Action item: Lines to return, exactly: from the line with "u_commit.commit_seq: 3" to the line with "flip-flops,1,0.31" in the entries below, both included.

*** Dataset records ***

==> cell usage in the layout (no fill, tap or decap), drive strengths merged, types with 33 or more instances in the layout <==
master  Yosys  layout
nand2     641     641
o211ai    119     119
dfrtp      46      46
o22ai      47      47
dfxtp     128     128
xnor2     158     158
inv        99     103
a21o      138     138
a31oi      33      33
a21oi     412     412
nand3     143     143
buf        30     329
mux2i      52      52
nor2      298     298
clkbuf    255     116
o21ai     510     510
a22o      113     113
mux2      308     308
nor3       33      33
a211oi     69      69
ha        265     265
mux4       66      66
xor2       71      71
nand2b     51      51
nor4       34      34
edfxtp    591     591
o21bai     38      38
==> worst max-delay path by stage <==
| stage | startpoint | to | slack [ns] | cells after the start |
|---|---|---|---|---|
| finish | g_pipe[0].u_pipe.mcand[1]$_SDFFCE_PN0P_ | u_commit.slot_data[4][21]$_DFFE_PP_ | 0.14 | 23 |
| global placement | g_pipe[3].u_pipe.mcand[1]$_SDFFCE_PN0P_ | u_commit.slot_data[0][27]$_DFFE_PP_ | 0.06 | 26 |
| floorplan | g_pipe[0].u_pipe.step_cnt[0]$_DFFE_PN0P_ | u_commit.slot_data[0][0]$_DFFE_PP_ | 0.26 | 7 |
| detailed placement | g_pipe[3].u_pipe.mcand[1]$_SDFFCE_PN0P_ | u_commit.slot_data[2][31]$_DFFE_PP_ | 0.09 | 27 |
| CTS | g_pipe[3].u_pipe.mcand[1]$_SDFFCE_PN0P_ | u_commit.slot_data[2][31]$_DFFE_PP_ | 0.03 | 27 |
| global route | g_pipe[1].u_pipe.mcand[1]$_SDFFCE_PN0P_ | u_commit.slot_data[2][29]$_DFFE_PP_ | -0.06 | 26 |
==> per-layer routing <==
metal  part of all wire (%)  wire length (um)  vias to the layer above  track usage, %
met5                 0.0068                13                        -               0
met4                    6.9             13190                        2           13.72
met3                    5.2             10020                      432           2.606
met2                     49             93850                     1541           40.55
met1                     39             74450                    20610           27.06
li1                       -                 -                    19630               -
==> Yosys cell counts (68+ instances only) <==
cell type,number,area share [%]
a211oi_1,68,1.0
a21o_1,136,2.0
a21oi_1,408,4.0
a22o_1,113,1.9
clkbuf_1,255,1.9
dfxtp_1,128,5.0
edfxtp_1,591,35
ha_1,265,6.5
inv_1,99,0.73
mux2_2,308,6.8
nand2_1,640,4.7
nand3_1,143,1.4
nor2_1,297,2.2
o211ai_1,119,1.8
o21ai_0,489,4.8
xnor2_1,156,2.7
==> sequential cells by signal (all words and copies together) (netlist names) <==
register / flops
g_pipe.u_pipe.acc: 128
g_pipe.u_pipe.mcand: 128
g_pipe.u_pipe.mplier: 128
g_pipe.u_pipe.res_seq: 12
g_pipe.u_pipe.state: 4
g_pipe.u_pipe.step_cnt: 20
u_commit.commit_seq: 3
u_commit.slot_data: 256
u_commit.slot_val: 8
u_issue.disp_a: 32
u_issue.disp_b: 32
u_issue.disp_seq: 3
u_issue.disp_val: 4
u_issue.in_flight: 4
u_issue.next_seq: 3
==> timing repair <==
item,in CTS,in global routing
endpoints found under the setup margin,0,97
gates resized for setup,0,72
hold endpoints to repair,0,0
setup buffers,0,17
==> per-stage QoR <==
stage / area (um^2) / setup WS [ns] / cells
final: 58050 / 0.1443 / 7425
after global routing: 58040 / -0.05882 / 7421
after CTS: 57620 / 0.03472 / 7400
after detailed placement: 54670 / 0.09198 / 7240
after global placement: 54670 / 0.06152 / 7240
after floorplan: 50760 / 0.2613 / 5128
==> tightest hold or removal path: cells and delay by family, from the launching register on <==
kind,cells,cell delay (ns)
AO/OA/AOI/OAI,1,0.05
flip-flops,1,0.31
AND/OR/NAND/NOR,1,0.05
### src/verilog/soc_bus_pkg.sv
package soc_bus_pkg;

	//////////////////////
	// Bus widths
	//////////////////////

	// Four address bits cover the whole register window
	localparam int AXIL_ADDR_W = 4;
	localparam int AXIL_DATA_W = 32;

	// AXI4-Lite response codes
	// EXOKAY and DECERR are not used
	typedef enum logic [1:0] {
		RESP_OKAY   = 2'b00,
		RESP_SLVERR = 2'b10
	} axil_resp_e;

	//////////////////////
	// Register map
	//////////////////////

	// Write sends a byte, read gives zero
	localparam logic [AXIL_ADDR_W-1:0] REG_UART_TX  = 4'h0;
	// Read only
	localparam logic [AXIL_ADDR_W-1:0] REG_STATUS   = 4'h4;
	// Write starts an exchange, read gives last received byte
	localparam logic [AXIL_ADDR_W-1:0] REG_SPI_DATA = 4'h8;

	// Status word bit positions
	localparam int STAT_UART_BUSY = 0;
	localparam int STAT_SPI_BUSY  = 1;
	// Sticky until a status read
	localparam int STAT_SPI_DONE  = 2;

endpackage

### src/verilog/soc_periph_pkg.sv
package soc_periph_pkg;

	//////////////////////
	// UART timing
	//////////////////////

	// Fixed divider with no run-time baud setting
	localparam int UART_CLKS_PER_BIT = 16;
	localparam int UART_CNT_W        = $clog2(UART_CLKS_PER_BIT);

	// One 8N1 frame
	typedef enum logic [1:0] {
		UART_IDLE  = 2'd0,
		UART_START = 2'd1,
		UART_DATA  = 2'd2,
		UART_STOP  = 2'd3
	} uart_state_e;

	//////////////////////
	// SPI timing
	//////////////////////

	// Clocks per SCK half period
	localparam int SPI_HALF_CLKS = 4;
	localparam int SPI_CNT_W     = $clog2(SPI_HALF_CLKS);

	// Select low, eight SCK periods, then the hold before deselect
	typedef enum logic [1:0] {
		SPI_IDLE     = 2'd0,
		SPI_SELECT   = 2'd1,
		SPI_SHIFT    = 2'd2,
		SPI_DESELECT = 2'd3
	} spi_state_e;

endpackage

### src/verilog/uart_tx.sv
`timescale 1ns/100ps

module uart_tx (
	input  logic       clk_i,
	input  logic       rst_n_i,
	input  logic       start_i,
	input  logic [7:0] byte_i,
	output logic       busy_o,
	output logic       tx_o
);

	import soc_periph_pkg::*;

	uart_state_e           state_q;
	logic [UART_CNT_W-1:0] tick_q;
	logic [2:0]            bit_q;
	logic [7:0]            shift_q;
	logic                  bit_end;

	// Last clock of the current bit cell
	assign bit_end = (tick_q == UART_CNT_W'(UART_CLKS_PER_BIT - 1));
	// Busy from the cycle after start until the stop bit ends
	assign busy_o  = (state_q != UART_IDLE);

	// Bit-time counter restarts at each cell boundary
	always_ff @(posedge clk_i) begin
		if (!rst_n_i) begin
			tick_q <= '0;
		end else if (state_q == UART_IDLE || bit_end) begin
			tick_q <= '0;
		end else begin
			tick_q <= tick_q + 1'b1;
		end
	end

	// Shift register sends the LSB first
	always_ff @(posedge clk_i) begin
		if (state_q == UART_IDLE && start_i) begin
			shift_q <= byte_i;
		end else if (bit_end) begin
			shift_q <= {1'b0, shift_q[7:1]};
		end
	end

	//////////////////////
	// Frame FSM
	//////////////////////

	always_ff @(posedge clk_i) begin
		if (!rst_n_i) begin
			state_q <= UART_IDLE;
			bit_q   <= '0;
			tx_o    <= 1'b1;
		end else begin
			case (state_q)
				UART_IDLE: begin
					// Line idles high
					tx_o <= 1'b1;
					if (start_i) begin
						state_q <= UART_START;
						tx_o    <= 1'b0;
					end
				end
				UART_START: begin
					if (bit_end) begin
						state_q <= UART_DATA;
						tx_o    <= shift_q[0];
						bit_q   <= '0;
					end
				end
				UART_DATA: begin
					if (bit_end) begin
						if (bit_q == 3'd7) begin
							// Stop bit
							state_q <= UART_STOP;
							tx_o    <= 1'b1;
						end else begin
							tx_o  <= shift_q[0];
							bit_q <= bit_q + 1'b1;
						end
					end
				end
				UART_STOP: begin
					if (bit_end) begin
						state_q <= UART_IDLE;
					end
				end
				default: state_q <= UART_IDLE;
			endcase
		end
	end

endmodule

### src/verilog/spi_master.sv
`timescale 1ns/100ps

module spi_master (
	input  logic       clk_i,
	input  logic       rst_n_i,
	input  logic       start_i,
	input  logic [7:0] byte_i,
	output logic       busy_o,
	output logic       done_o,
	output logic [7:0] rx_byte_o,
	output logic       sck_o,
	output logic       mosi_o,
	input  logic       miso_i,
	output logic       ss_n_o
);

	import soc_periph_pkg::*;

	spi_state_e           state_q;
	logic [SPI_CNT_W-1:0] half_q;
	logic [2:0]           bit_q;
	logic [7:0]           shift_q;
	logic                 half_end;
	logic                 sck_rise;
	logic                 sck_fall;

	assign half_end = (half_q == SPI_CNT_W'(SPI_HALF_CLKS - 1));
	// First rise comes out of SELECT, the rest from the low half of SHIFT
	assign sck_rise = half_end && (state_q == SPI_SELECT || (state_q == SPI_SHIFT && !sck_o));
	assign sck_fall = half_end && state_q == SPI_SHIFT && sck_o;
	assign busy_o   = (state_q != SPI_IDLE);

	// Transmit bits leave at the top, receive bits enter at the bottom,
	// so after eight rises the register holds the slave's byte
	assign rx_byte_o = shift_q;

	// Half-period counter
	always_ff @(posedge clk_i) begin
		if (!rst_n_i) begin
			half_q <= '0;
		end else if (state_q == SPI_IDLE || half_end) begin
			half_q <= '0;
		end else begin
			half_q <= half_q + 1'b1;
		end
	end

	// Load on start, sample MISO on each rising SCK
	always_ff @(posedge clk_i) begin
		if (state_q == SPI_IDLE && start_i) begin
			shift_q <= byte_i;
		end else if (sck_rise) begin
			shift_q <= {shift_q[6:0], miso_i};
		end
	end

	//////////////////////
	// Exchange FSM
	//////////////////////

	always_ff @(posedge clk_i) begin
		if (!rst_n_i) begin
			state_q <= SPI_IDLE;
			bit_q   <= '0;
			sck_o   <= 1'b0;
			mosi_o  <= 1'b0;
			ss_n_o  <= 1'b1;
			done_o  <= 1'b0;
		end else begin
			done_o <= 1'b0;
			case (state_q)
				SPI_IDLE: begin
					if (start_i) begin
						// MSB valid on the select edge
						state_q <= SPI_SELECT;
						ss_n_o  <= 1'b0;
						mosi_o  <= byte_i[7];
						bit_q   <= '0;
					end
				end
				SPI_SELECT: begin
					// Low half of the first period
					if (half_end) begin
						state_q <= SPI_SHIFT;
						sck_o   <= 1'b1;
					end
				end
				SPI_SHIFT: begin
					if (sck_rise) begin
						sck_o <= 1'b1;
					end else if (sck_fall) begin
						sck_o <= 1'b0;
						if (bit_q == 3'd7) begin
							state_q <= SPI_DESELECT;
						end else begin
							// Next bit out on the falling edge
							mosi_o <= shift_q[7];
							bit_q  <= bit_q + 1'b1;
						end
					end
				end
				SPI_DESELECT: begin
					// Hold select one half period past the last fall
					if (half_end) begin
						state_q <= SPI_IDLE;
						ss_n_o  <= 1'b1;
						done_o  <= 1'b1;
					end
				end
				default: state_q <= SPI_IDLE;
			endcase
		end
	end

endmodule

### src/verilog/axil_periph_regs.sv
`timescale 1ns/100ps

module axil_periph_regs (
	input  logic                               clk_i,
	input  logic                               rst_n_i,
	input  logic [soc_bus_pkg::AXIL_ADDR_W-1:0] awaddr_i,
	input  logic                               awvalid_i,
	output logic                               awready_o,
	input  logic [soc_bus_pkg::AXIL_DATA_W-1:0] wdata_i,
	input  logic                               wvalid_i,
	output logic                               wready_o,
	output logic [1:0]                         bresp_o,
	output logic                               bvalid_o,
	input  logic                               bready_i,
	input  logic [soc_bus_pkg::AXIL_ADDR_W-1:0] araddr_i,
	input  logic                               arvalid_i,
	output logic                               arready_o,
	output logic [soc_bus_pkg::AXIL_DATA_W-1:0] rdata_o,
	output logic [1:0]                         rresp_o,
	output logic                               rvalid_o,
	input  logic                               rready_i,
	output logic                               uart_start_o,
	output logic [7:0]                         uart_byte_o,
	input  logic                               uart_busy_i,
	output logic                               spi_start_o,
	output logic [7:0]                         spi_byte_o,
	input  logic                               spi_busy_i,
	input  logic                               spi_done_i,
	input  logic [7:0]                         spi_rx_byte_i
);

	import soc_bus_pkg::*;

	logic                   wr_hs;
	logic                   rd_hs;
	logic                   uart_sel;
	logic                   spi_sel;
	logic                   done_q;
	logic [7:0]             rx_q;
	logic [7:0]             rx_byte;
	logic [AXIL_DATA_W-1:0] rd_word;
	axil_resp_e             rd_resp;
	axil_resp_e             bresp_q;
	axil_resp_e             rresp_q;

	//////////////////////
	// Write channel
	//////////////////////

	// Address and data accepted together, blocked by a pending response
	assign wr_hs     = awvalid_i & wvalid_i & ~bvalid_o;
	assign awready_o = wr_hs;
	assign wready_o  = wr_hs;

	assign uart_sel = (awaddr_i == REG_UART_TX);
	assign spi_sel  = (awaddr_i == REG_SPI_DATA);

	// Engines only see a start when idle
	assign uart_start_o = wr_hs & uart_sel & ~uart_busy_i;
	assign spi_start_o  = wr_hs & spi_sel & ~spi_busy_i;
	// Byte strobes ignored
	assign uart_byte_o  = wdata_i[7:0];
	assign spi_byte_o   = wdata_i[7:0];

	always_ff @(posedge clk_i) begin
		if (!rst_n_i) begin
			bvalid_o <= 1'b0;
		end else if (wr_hs) begin
			bvalid_o <= 1'b1;
		end else if (bready_i) begin
			bvalid_o <= 1'b0;
		end
	end

	// Busy target, status or unmapped address gives SLVERR
	always_ff @(posedge clk_i) begin
		if (wr_hs) begin
			bresp_q <= (uart_start_o | spi_start_o) ? RESP_OKAY : RESP_SLVERR;
		end
	end

	assign bresp_o = bresp_q;

	//////////////////////
	// Read channel
	//////////////////////

	assign rd_hs     = arvalid_i & ~rvalid_o;
	assign arready_o = rd_hs;

	// A done pulse in this cycle already counts
	assign rx_byte = spi_done_i ? spi_rx_byte_i : rx_q;

	always_comb begin
		rd_word = '0;
		rd_resp = RESP_OKAY;
		case (araddr_i)
			REG_UART_TX: rd_resp = RESP_OKAY;
			REG_STATUS: begin
				rd_word[STAT_UART_BUSY] = uart_busy_i;
				rd_word[STAT_SPI_BUSY]  = spi_busy_i;
				rd_word[STAT_SPI_DONE]  = done_q | spi_done_i;
			end
			REG_SPI_DATA: rd_word[7:0] = rx_byte;
			default: rd_resp = RESP_SLVERR;
		endcase
	end

	always_ff @(posedge clk_i) begin
		if (!rst_n_i) begin
			rvalid_o <= 1'b0;
		end else if (rd_hs) begin
			rvalid_o <= 1'b1;
		end else if (rready_i) begin
			rvalid_o <= 1'b0;
		end
	end

	// Held until rready
	always_ff @(posedge clk_i) begin
		if (rd_hs) begin
			rdata_o <= rd_word;
			rresp_q <= rd_resp;
		end
	end

	assign rresp_o = rresp_q;

	//////////////////////
	// SPI result
	//////////////////////

	// Set wins over clear when both land in one cycle
	always_ff @(posedge clk_i) begin
		if (!rst_n_i) begin
			done_q <= 1'b0;
			rx_q   <= '0;
		end else begin
			if (spi_done_i) begin
				done_q <= 1'b1;
				rx_q   <= spi_rx_byte_i;
			end else if (rd_hs && araddr_i == REG_STATUS) begin
				done_q <= 1'b0;
			end
		end
	end

endmodule

### src/verilog/soc_periph_top.sv
`timescale 1ns/100ps

module soc_periph_top (
	input  logic                               clk_i,
	input  logic                               rst_n_i,
	input  logic [soc_bus_pkg::AXIL_ADDR_W-1:0] awaddr_i,
	input  logic                               awvalid_i,
	output logic                               awready_o,
	input  logic [soc_bus_pkg::AXIL_DATA_W-1:0] wdata_i,
	input  logic                               wvalid_i,
	output logic                               wready_o,
	output logic [1:0]                         bresp_o,
	output logic                               bvalid_o,
	input  logic                               bready_i,
	input  logic [soc_bus_pkg::AXIL_ADDR_W-1:0] araddr_i,
	input  logic                               arvalid_i,
	output logic                               arready_o,
	output logic [soc_bus_pkg::AXIL_DATA_W-1:0] rdata_o,
	output logic [1:0]                         rresp_o,
	output logic                               rvalid_o,
	input  logic                               rready_i,
	output logic                               uart_tx_o,
	output logic                               spi_sck_o,
	output logic                               spi_mosi_o,
	input  logic                               spi_miso_i,
	output logic                               spi_ss_n_o
);

	// Register block to engines
	logic       uart_start;
	logic [7:0] uart_byte;
	logic       uart_busy;
	logic       spi_start;
	logic [7:0] spi_byte;
	logic       spi_busy;
	logic       spi_done;
	logic [7:0] spi_rx_byte;

	// AXI4-Lite ports share names with the top
	axil_periph_regs u_regs (
		.uart_start_o  (uart_start),
		.uart_byte_o   (uart_byte),
		.uart_busy_i   (uart_busy),
		.spi_start_o   (spi_start),
		.spi_byte_o    (spi_byte),
		.spi_busy_i    (spi_busy),
		.spi_done_i    (spi_done),
		.spi_rx_byte_i (spi_rx_byte),
		.*
	);

	// Console transmitter
	uart_tx u_uart (
		.clk_i   (clk_i),
		.rst_n_i (rst_n_i),
		.start_i (uart_start),
		.byte_i  (uart_byte),
		.busy_o  (uart_busy),
		.tx_o    (uart_tx_o)
	);

	// Flash style SPI master
	spi_master u_spi (
		.clk_i     (clk_i),
		.rst_n_i   (rst_n_i),
		.start_i   (spi_start),
		.byte_i    (spi_byte),
		.busy_o    (spi_busy),
		.done_o    (spi_done),
		.rx_byte_o (spi_rx_byte),
		.sck_o     (spi_sck_o),
		.mosi_o    (spi_mosi_o),
		.miso_i    (spi_miso_i),
		.ss_n_o    (spi_ss_n_o)
	);

endmodule

### config.mk
export PLATFORM = sky130hd
export DESIGN_NAME = soc_periph_top
export DESIGN_NICKNAME = d
export VERILOG_FILES = /design/src/verilog/soc_bus_pkg.sv /design/src/verilog/soc_periph_pkg.sv /design/src/verilog/uart_tx.sv /design/src/verilog/spi_master.sv /design/src/verilog/axil_periph_regs.sv /design/src/verilog/soc_periph_top.sv
export SDC_FILE = /design/constraint.sdc
export NUM_CORES = 1
export LEC_CHECK = 0
export BUFFER_PORTS_ARGS = -buffer_cell sky130_fd_sc_hd__buf_2
export CORE_ASPECT_RATIO = 0.75
export CORE_MARGIN = 4
export CORE_UTILIZATION = 41
export DETAILED_ROUTE_END_ITERATION = 10
export HOLD_SLACK_MARGIN = 0.12
export PLACE_DENSITY = 0.75
export SLEW_MARGIN = 20
export SYNTH_ARGS = -nofsm -noshare
export SYNTH_HDL_FRONTEND = slang
export SYNTH_SLANG_ARGS = --single-unit
### constraint.sdc
create_clock -name clk_i -period 3.23 [get_ports clk_i]
set_input_delay 0.323 -clock clk_i [delete_from_list [all_inputs] [get_ports clk_i]]
set_output_delay 0.323 -clock clk_i [all_outputs]
set_load 0.02 [all_outputs]
==> run metrics <==
outcome completed; Post-synth EDFFs 26; Power Dens Cells 539 nW/um^2; filler instances 627; Setup TNS Final 0 ns; Die ar. 8550 um^2; HPWL Detailed 3.94 mm; Final Hold Slack 0.186 ns; Max Slew Vio Count 0; data required time of the critical path 3.22 ns; share of layout cells above drive strength 1 22.8%; first-pass GRT wire length 8.67 mm; WL/cell 12.8 um; Reg power frac 46.7%; Sink Count 58; final cell count without fillers 414; Total GRT Usage 12.8%; CP Launch Type register; H-tree levels 3; initial antenna violation count 0; number of synthesized register bits 58; Hold Fails Final Rpt 0; Setup Fix Bufs, Post-CTS 0; post-route cell area 3300 um^2; Core ar. 6860 um^2; root buf cell clkbuf_8; Hold Crit Class in -> reg; Die Height 81.1 um; GPL Wtd Cong 0.763; CTS clock-pin slew for the worst setup and hold paths 0.06 ns; Worst EP arrival 2.15 ns; compound-gate portion of the synthesized area 10.5%; Slew @ Worst Pin 0.869 ns; Overflow after GRT 0; CTS Hold Bufs 0; final setup vio count 0; Lkg Pwr 1.36 nW; Synth Area in XOR/XNOR 0.600%; mux contribution to synthesized area 9.47%; kind of critical path reg -> reg; number of global-route vias before repair 1,851; synth warn 0; count of cell types in the netlist 50; Initial Util 42.5%; largest family of logic cells by synthesized area simple AND/OR/NAND/NOR gates; RSZ-0062 raised after global routing false; Synth Flop Type dfxtp_1; final net count 375; part of the power in combinational logic 16.0%; synthesized instance count 269; adder-cell share of the synthesized area 6.86%; TritonRoute pass-1 iters 4; die width 105 um; CTS tree done; final WL 5.30 mm; maximum capacitance violations 0; # DRC 0; placed insts 398; total CTS buffers 9; skew final 0.00596 ns; Vias/cell 4.66; Starting DRT DRC Count 62; dpl cell area 3100 um^2; post-layout min period 2.16 ns; FMAX 463 MHz; Resize count post-CTS 0; synth-to-layout area growth 13.0%; asr flop ratio synth 0%; clock buffer depth 2; pin count of the biggest net entering global routing 22; Vias 1,931; Core Rows 26; clock latency on the worst-skew pair 0.33 ns; Antenna diodes 0; post-route ant nets 0; crit end category register; sequential share of the synthesized area 48.7%; net switching power 0.475 mW; worst-path fanout max 12; Multi-input gate area 1300 um^2; Syn Std Cell Area 2920 um^2; worst vdd ir 0.000187 V; final worst path period share 66.9%; clock share of power 37.3%; IO Count 93; syn avg cell area 10.9 um^2; PortBufs 42; Slew headroom 41.9%; Net Sw Frac 26.7%; Pint 1.30 mW; register area 1420 um^2; post-synthesis simple-gate area fraction 13.8%
==> routing by layer <==
| layer | GRT usage (%) | wire length [um] |
|---|---|---|
| met1 | 16.1 | 2460 |
| met2 | 19.9 | 2440 |
| met3 | 5.64 | 374 |
| met4 | 4.33 | 31 |
| met5 | 0 | 0 |
==> cell type report <==
class                           instances  area share [%]
Tap cell                               98            3.72
Timing Repair Buffer                   42            6.37
Inverter                               11            1.25
Clock inverter                          3            1.21
Sequential cell                        58            43.1
Clock buffer                           13            4.82
Multi-Input combinational cell        189            39.5
==> placed cells by master, fill, tap and decap left out, drive strengths merged, types with 3 or more instances in the layout <==
| cell type | count |
|---|---|
| inv | 11 |
| mux2 | 14 |
| nand3 | 10 |
| nor3 | 4 |
| nor2 | 25 |
| nor4b | 3 |
| mux2i | 10 |
| nand2 | 16 |
| ha | 16 |
| a21bo | 3 |
| edfxtp | 26 |
| nand3b | 3 |
| conb | 26 |
| buf | 42 |
| nor2b | 3 |
| o22ai | 3 |
| clkbuf | 13 |
| o21ai | 9 |
| dfxtp | 32 |
| a21oi | 11 |
==> logic make-up after synthesis <==
group	count (synthesis)
multiplexers	24
flip-flops	58
AO/OA/AOI/OAI	43
XOR/XNOR	2
adder cells (fa/ha/maj)	16
buffers and inverters	47
AND/OR/NAND/NOR	78
other	1
==> worst paths after layout <==
check | startpoint | slack, ns | cells past startpoint | to
min | rready_i | 0.19 | 2 | u_regs.rvalid_o
max reg2reg | u_spi.state_q[0] | 1.07 | 4 | u_spi.rx_byte_o[0]
min reg2reg | u_spi.half_q[0] | 0.43 | 1 | u_spi.half_q[0]
max | u_spi.state_q[0] | 1.07 | 4 | u_spi.rx_byte_o[0]
==> registers in the layout, indices dropped and copies added (netlist names), 2 cells and up <==
| signal | flops |
|---|---|
| u_regs.rdata_o | 8 |
| u_regs.rx_q | 8 |
| u_spi.rx_byte_o | 8 |
| u_uart.shift_q | 8 |
| u_uart.tick_q | 4 |
| u_spi.bit_q | 3 |
| u_uart.bit_q | 3 |
| u_spi.half_q | 2 |
| u_spi.state_q | 2 |
| u_uart.state_q | 2 |
==> Yosys cell counts (all sizes together) (4+ instances only) <==
cell type	n	share of area (%)
buf	33	8.1
dfxtp	32	22
edfxtp	26	27
nor2	25	3.2
ha	16	6.9
nand2	16	2.1
mux2	14	6.0
a21oi	11	2.3
inv	11	1.4
mux2i	10	3.4
nand3	10	1.7
o21ai	9	1.5
nor3	4	0.69
==> power by group through the flow <==
stage,registers [mW],clock network (mW),logic [mW]
after global placement,0.845,0,0.272
after global routing,0.836,0.713,0.310
after CTS,0.831,0.680,0.284
after detailed placement,0.845,0,0.282
final,0.830,0.663,0.284
after floorplan,0.869,0,0.204
==> per-stage QoR <==
| step | power [mW] | setup slack, ns | utilization, % |
|---|---|---|---|
| after detailed placement | 1.13 | 1.07 | 45.2 |
| after floorplan | 1.07 | 1.53 | - |
| after global placement | 1.12 | 1.13 | 45.2 |
| after CTS | 1.79 | 1.04 | 48.0 |
| after global routing | 1.86 | 0.892 | 48.0 |
| final | 1.78 | 1.07 | 48.0 |
==> critical path: stages (launching register included) <==
cell	delay, ns
dfxtp_1	0.33
inv_1	0.12
ha_1	0.34
nand3_1	0.52
nand2_1	0.51
Power figures use the tool's default switching activity.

*** End of Dataset records ***

Written solution:
u_commit.commit_seq: 3
u_commit.slot_data: 256
u_commit.slot_val: 8
u_issue.disp_a: 32
u_issue.disp_b: 32
u_issue.disp_seq: 3
u_issue.disp_val: 4
u_issue.in_flight: 4
u_issue.next_seq: 3
==> timing repair <==
item,in CTS,in global routing
endpoints found under the setup margin,0,97
gates resized for setup,0,72
hold endpoints to repair,0,0
setup buffers,0,17
==> per-stage QoR <==
stage / area (um^2) / setup WS [ns] / cells
final: 58050 / 0.1443 / 7425
after global routing: 58040 / -0.05882 / 7421
after CTS: 57620 / 0.03472 / 7400
after detailed placement: 54670 / 0.09198 / 7240
after global placement: 54670 / 0.06152 / 7240
after floorplan: 50760 / 0.2613 / 5128
==> tightest hold or removal path: cells and delay by family, from the launching register on <==
kind,cells,cell delay (ns)
AO/OA/AOI/OAI,1,0.05
flip-flops,1,0.31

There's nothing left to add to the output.